(Data entries)

- - - - - - -

### config.mk
export PLATFORM = sky130hd
export DESIGN_NAME = cgcu_top
export DESIGN_NICKNAME = d
export VERILOG_FILES = /design/src/rtl/cgcu_pkg.sv /design/src/rtl/cgcu_decode.sv /design/src/rtl/cgcu_seq.sv /design/src/rtl/cgcu_gate.sv /design/src/rtl/cgcu_top.sv
export SDC_FILE = /design/constraint.sdc
export NUM_CORES = 1
export LEC_CHECK = 0
export BUFFER_PORTS_ARGS = -buffer_cell sky130_fd_sc_hd__buf_2
export CORE_UTILIZATION = 47
export CTS_CLUSTER_DIAMETER = 60
export DETAILED_ROUTE_END_ITERATION = 12
export GPL_ROUTABILITY_DRIVEN = 0
export PLACE_DENSITY_LB_ADDON = 0.15
export SLEW_MARGIN = 20
export SYNTH_ARGS = -nofsm -noshare
export SYNTH_HDL_FRONTEND = slang
export SYNTH_SLANG_ARGS = --single-unit
### constraint.sdc
create_clock -name clk -period 1.75 [get_ports clk]
set_input_delay 0.2625 -clock clk [delete_from_list [all_inputs] [get_ports clk]]
set_output_delay 0.2625 -clock clk [all_outputs]
set_load 0.005 [all_outputs]
### src/rtl/cgcu_pkg.sv
package cgcu_pkg;
  localparam int DW      = 8;
  localparam int OP_W    = 6;
  localparam int ADDR_W  = 2*DW - OP_W;
  localparam int N_UNITS = 6;

  localparam int U_RF  = 0;
  localparam int U_ALU = 1;
  localparam int U_SH  = 2;
  localparam int U_RAM = 3;
  localparam int U_P0  = 4;
  localparam int U_P1  = 5;

  localparam logic [OP_W-1:0] OPC_NOP = 6'h00;
  localparam logic [OP_W-1:0] OPC_LD  = 6'h01;
  localparam logic [OP_W-1:0] OPC_ST  = 6'h02;
  localparam logic [OP_W-1:0] OPC_JMP = 6'h03;
  localparam logic [OP_W-1:0] OPC_ADD = 6'h04;
  localparam logic [OP_W-1:0] OPC_SUB = 6'h05;
  localparam logic [OP_W-1:0] OPC_AND = 6'h06;
  localparam logic [OP_W-1:0] OPC_OR  = 6'h07;
  localparam logic [OP_W-1:0] OPC_XOR = 6'h08;
  localparam logic [OP_W-1:0] OPC_SHL = 6'h09;
  localparam logic [OP_W-1:0] OPC_SHR = 6'h0A;
  localparam logic [OP_W-1:0] OPC_OUT = 6'h0B;
  localparam logic [OP_W-1:0] OPC_IN  = 6'h0C;

  localparam logic [1:0] SRC_RAM = 2'd0;
  localparam logic [1:0] SRC_ALU = 2'd1;
  localparam logic [1:0] SRC_SH  = 2'd2;
  localparam logic [1:0] SRC_P1  = 2'd3;

  typedef enum logic [2:0] {
    ST_RST1, ST_RST2, ST_F1, ST_F2, ST_DEC, ST_EXE, ST_WB
  } state_t;

  typedef struct packed {
    logic [N_UNITS-1:0] mask;
    logic               is_jmp;
    logic               ram_wr;
    logic               p0_wr;
    logic               p1_rd;
    logic               rf_wr;
    logic [2:0]         alu_op;
    logic               sh_right;
    logic [1:0]         rf_src;
  } dec_t;
endpackage

### src/rtl/cgcu_decode.sv
module cgcu_decode
  import cgcu_pkg::*;
(
  input  logic [OP_W-1:0] opcode,
  output dec_t            dec
);
  always_comb begin
    dec = '0;
    unique case (opcode)
      OPC_LD: begin
        dec.mask[U_RF]  = 1'b1;
        dec.mask[U_RAM] = 1'b1;
        dec.rf_wr       = 1'b1;
        dec.rf_src      = SRC_RAM;
      end
      OPC_ST: begin
        dec.mask[U_RAM] = 1'b1;
        dec.ram_wr      = 1'b1;
      end
      OPC_JMP: dec.is_jmp = 1'b1;
      OPC_ADD, OPC_SUB, OPC_AND, OPC_OR, OPC_XOR: begin
        dec.mask[U_RF]  = 1'b1;
        dec.mask[U_ALU] = 1'b1;
        dec.mask[U_RAM] = 1'b1;
        dec.rf_wr       = 1'b1;
        dec.rf_src      = SRC_ALU;
        dec.alu_op      = 3'(opcode - OPC_ADD);
      end
      OPC_SHL, OPC_SHR: begin
        dec.mask[U_RF]  = 1'b1;
        dec.mask[U_SH]  = 1'b1;
        dec.rf_wr       = 1'b1;
        dec.rf_src      = SRC_SH;
        dec.sh_right    = (opcode == OPC_SHR);
      end
      OPC_OUT: begin
        dec.mask[U_P0]  = 1'b1;
        dec.p0_wr       = 1'b1;
      end
      OPC_IN: begin
        dec.mask[U_RF]  = 1'b1;
        dec.mask[U_P1]  = 1'b1;
        dec.p1_rd       = 1'b1;
        dec.rf_wr       = 1'b1;
        dec.rf_src      = SRC_P1;
      end
      default: dec = '0;
    endcase
  end
endmodule

### src/rtl/cgcu_seq.sv
module cgcu_seq
  import cgcu_pkg::*;
#(
  parameter int PC_W     = 8,
  parameter int START_PC = 0
) (
  input  logic              clk,
  input  logic              rst,
  input  logic              is_jmp,
  input  logic [DW-1:0]     rom_data,
  output state_t            state,
  output logic [PC_W-1:0]   rom_addr,
  output logic [OP_W-1:0]   opcode,
  output logic [ADDR_W-1:0] operand
);
  localparam int HI_W = DW - OP_W;

  logic [PC_W-1:0] pc;
  logic [OP_W-1:0] op_q;
  logic [HI_W-1:0] hi_q;
  logic [DW-1:0]   lo_q;

  always_ff @(posedge clk) begin
    if (rst) begin
      state <= ST_RST1;
      pc    <= '0;
    end else begin
      unique case (state)
        ST_RST1: state <= ST_RST2;
        ST_RST2: begin
          pc    <= PC_W'(START_PC);
          state <= ST_F1;
        end
        ST_F1:  state <= ST_F2;
        ST_F2:  state <= ST_DEC;
        ST_DEC: state <= ST_EXE;
        ST_EXE: state <= ST_WB;
        ST_WB: begin
          pc    <= is_jmp ? PC_W'(lo_q) : pc + PC_W'(2);
          state <= ST_F1;
        end
        default: state <= ST_RST1;
      endcase
    end
  end

  always_ff @(posedge clk) begin
    if (state == ST_F1) {op_q, hi_q} <= rom_data;
    if (state == ST_F2) lo_q <= rom_data;
  end

  assign rom_addr = (state == ST_F2) ? pc + PC_W'(1) : pc;
  assign opcode   = op_q;
  assign operand  = {hi_q, lo_q};
endmodule

### src/rtl/cgcu_gate.sv
module cgcu_gate
  import cgcu_pkg::*;
(
  input  logic               clk,
  input  logic               rst,
  input  state_t             state,
  input  logic [N_UNITS-1:0] mask,
  input  logic [OP_W-1:0]    opcode,
  input  logic               gate_en,
  input  logic [OP_W-1:0]    gate_op,
  output logic [N_UNITS-1:0] unit_en,
  output logic               gated
);
  logic hit;
  assign hit = gate_en && (opcode == gate_op);

  always_ff @(posedge clk) begin
    if (rst)                  gated <= 1'b0;
    else if (state == ST_DEC) gated <= hit;
    else if (state == ST_WB)  gated <= 1'b0;
  end

  for (genvar i = 0; i < N_UNITS; i++) begin : g_en
    always_ff @(posedge clk) begin
      if (rst)                  unit_en[i] <= 1'b0;
      else if (state == ST_DEC) unit_en[i] <= mask[i] & ~hit;
      else if (state == ST_WB)  unit_en[i] <= 1'b0;
    end
  end
endmodule

### src/rtl/cgcu_top.sv
module cgcu_top
  import cgcu_pkg::*;
#(
  parameter int PC_W     = 8,
  parameter int START_PC = 0
) (
  input  logic                   clk,
  input  logic                   rst,
  output logic [PC_W-1:0]        rom_addr,
  input  logic [7:0]             rom_data,
  output logic [9:0]             ram_addr,
  output logic                   ram_we,
  output logic                   rf_we,
  output logic [1:0]             rf_src,
  output logic [2:0]             alu_op,
  output logic                   sh_right,
  output logic                   p0_stb,
  output logic                   p1_stb,
  input  logic                   gate_en,
  input  logic [5:0]             gate_op,
  output logic [5:0]             unit_en
);
  state_t            state;
  logic [OP_W-1:0]   opcode;
  logic [ADDR_W-1:0] operand;
  dec_t              dec;
  logic              jmp_w;
  logic              gated;

  assign jmp_w = dec.is_jmp;

  cgcu_seq #(.PC_W(PC_W), .START_PC(START_PC)) u_seq (
    .clk(clk), .rst(rst), .is_jmp(jmp_w), .rom_data(rom_data),
    .state(state), .rom_addr(rom_addr), .opcode(opcode), .operand(operand)
  );

  cgcu_decode u_dec (.opcode(opcode), .dec(dec));

  cgcu_gate u_gate (
    .clk(clk), .rst(rst), .state(state), .mask(dec.mask), .opcode(opcode),
    .gate_en(gate_en), .gate_op(gate_op), .unit_en(unit_en), .gated(gated)
  );

  assign ram_addr = operand;
  assign rf_src   = dec.rf_src;
  assign alu_op   = dec.alu_op;
  assign sh_right = dec.sh_right;
  assign ram_we   = (state == ST_EXE) && dec.ram_wr && !gated;
  assign p0_stb   = (state == ST_EXE) && dec.p0_wr  && !gated;
  assign p1_stb   = (state == ST_EXE) && dec.p1_rd  && !gated;
  assign rf_we    = (state == ST_WB)  && dec.rf_wr  && !gated;
endmodule

==> flow_summary.ini <==
[outcome]
outcome = complete, but fails checks
failed_checks = negative setup slack

[timing]
timing_worst_slew_pin_value_ps = 380
finalHoldViolCount = 0
clock.fmax_mhz = 541
drv_slew = 0
finalSetupViolations = 5
clock_skew_ps = 6.04
rsz0062_at_grt = yes
slew-limit-headroom = 0.746
fin_ws_ps = -97.7
finalCritPeriodShare = 1.06
finalCriticalPeriod_ps = 1850

[clocking]
tritoncts = yes
path_clk_slew_ps = 70
insertion_delay_ps = 280
numCtsBuffers = 5
cts_max_level = 2
clock-sinks = 34
clock_path_buffers = 2
root_buffer = clkbuf_8

[routing]
vias_per_cell = 5.28
wl_met3_um = 201
drt-initial-drc-count = 139
met2WireLength_um = 2200
top_layer = met4
met1_length_um = 2090
drc_errors = 0
post_drt_wl_per_cell_um = 14.2
wl_um = 4580
firstDrtPassIters = 4
vias = 1701
ant_nets = 0

[floorplanning]
die-area_mm2 = 0.00413
start_util = 0.494
die_h_um = 64.2
num_rows = 22
die_x_um = 64.2
core_mm2 = 0.00369
num_io_pins = 51

[final_layout]
final_layout_size_suffix_gt1_frac = 0.489
fin_cells = 322
fin_nets = 292
multi_input_comb_area_mm2 = 0.00101
syn2layout_area_growth_pct = 43.1
nFillCells = 292
diodes = 0
regArea_um2 = 848

[yosys]
yosysTopAreaCellShare = 0.264
synthDistinctLibCells = 48
netlist_instances = 184
synth.net_count = 203
synth-main-ff-cell = dfxtp_1
synth_edf_count = 16
yosysTopAreaCell = edfxtp_1
synth_commonest_cells = dfxtp_1 (18), nor2_1 (18), edfxtp_1 (16)
ys_ff_latch = 34
ys_top_cells_by_area = edfxtp_1 (26%), dfxtp_1 (20%), xnor2_1 (5.3%)
ys_seq_area_frac = 0.462
synth_area_mm2 = 0.00182
syn_avg_cell_area_um2 = 9.89
yosysWarnings = 0
ys_async_sr_fraction = 0

[critical_path]
crit_buf_inv = 2
crit_required_ps = 1920
cp_top_family = simple AND/OR/NAND/NOR gates
cpMaxStageDelayCell = or4_4
cp_max_fo = 5
start_kind = register
worstSetupEndpointType = register
crit_top_cell = buf_4
arrival_ps = 2020
worst-setup-path-type = register to register
max_stage_delay_ps = 540
path_cells = buf_4 -> buf_4 -> xor2_1 -> or4_4 -> a32o_1

[global_routing]
antenna_found_initial = 0
grt_pass1_wl_um = 7150
grt_usage = 0.232
grt_start_max_net_pins = 12
first_global_vias = 1590
gr-total-overflow = 0

[placement]
place_ws_ps = 77.8
portBuffers = 50
dp.cells = 293
hpwl_um = 3120

[pwr]
power_density_mw_per_mm2 = 642
p_leak_nw = 1.09
ir_drop_mv = 0.647

[worst_hold_path]
hold_class = input pin to register

[flow_run]
maxCapViolations = 0
-- power breakdown --
group	internal, mW	leakage, nW	switching [mW]
Combinational	0.121	0.757	0.127
Clock	0.282	0.0395	0.262
Sequential	0.861	0.294	0.0187
-- flip-flops by register name (all words and copies together), names as in the netlist --
signal	count
u_seq.state	3
u_gate.unit_en	6
u_seq.hi_q	2
u_seq.pc	8
u_gate.gated	1
u_seq.lo_q	8
u_seq.opcode	6
-- layer usage --
metal,global-route usage,up-vias
li1,-,846
met1,0.284,795
met2,0.375,50
met3,0.0536,10
met4,0.128,0
met5,0,-
-- worst register-to-register path, cell delays in order, from the launching register on --
cell	delay, ps
edfxtp_1	470
buf_4	190
buf_4	140
xor2_1	170
or4_4	540
a32o_1	220
-- placed cells by master (no fill, tap or decap), types with 3 or more instances in the layout --
cell type,instances
nand4_1,3
clkbuf_8,5
o22ai_1,3
nor3_1,3
and3_1,3
xnor2_1,8
a31oi_1,3
clkbuf_1,3
buf_6,5
buf_4,39
xnor2_2,3
nand3_2,3
nand2_1,12
nand3_1,5
dfxtp_1,14
nor2_1,15
edfxtp_1,16
dfxtp_2,3
a32o_1,3
xor2_1,5
a21oi_1,5
o21ai_0,9
buf_2,49
o31ai_1,3
inv_1,3
nand2b_1,6
-- kinds of logic (layout without fill, tap and decap cells) --
group	Yosys count	in the layout	synth area share
and+or+nand+nor	77	77	0.231
AOI/OAI and AO/OA	37	37	0.146
DFF	34	34	0.462
xor gates and xnor gates	16	16	0.0770
buffers and inverters	15	105	0.0536
muxes	3	3	0.0172
adders and majority gates	2	2	0.0137
-- path summary, 6_finish.rpt --
kind	end	depth (start not counted)	startpoint	slack, ps
max	u_gate.unit_en[2]	5	u_seq.opcode[3]	-100
min	u_seq.hi_q[1]	1	rom_data[1]	160
min reg2reg	u_gate.unit_en[0]	2	u_gate.unit_en[0]	450
max reg2reg	u_gate.unit_en[2]	5	u_seq.opcode[3]	-100
-- what timing repair did --
action | 4_1_cts | 5_1_grt
gates cloned | 0 | 0
resized for setup | 23 | 18
pin swaps | 7 | 15
setup endpoints to repair | 13 | 19
hold buffers | 0 | 0
endpoints found under the hold margin | 0 | 0
buffers inserted | 15 | 8
-- layout make-up --
class | count | area share
well taps | 48 | 0.0231
inverters | 4 | 0.00576
repair buffers | 93 | 0.228
multi-input cells | 135 | 0.387
clock buffers | 8 | 0.0307
flip-flops and latches | 34 | 0.326
-- per-stage QoR --
| stage | power (mW) | area [µm²] | hold WS (ps) | setup TNS, ps | util |
|---|---|---|---|---|---|
| 2_1_floorplan | 1.02 | 1820 | 361 | 0 | - |
| 3_3_place_gp | 1.10 | 2210 | 432 | 0 | 0.600 |
| 3_5_place_dp | 1.10 | 2210 | 439 | 0 | 0.600 |
| 4_1_cts | 1.67 | 2480 | 154 | -177 | 0.673 |
| 5_1_grt | 1.74 | 2610 | 151 | -1160 | 0.706 |
| 6_report | 1.67 | 2610 | 161 | -270 | 0.706 |
Power figures use the tool's default switching activity.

- - - - - - -

Exercise ▸ Count each line above where the string "group" occurs. Give the number only.

Task response ▸ 2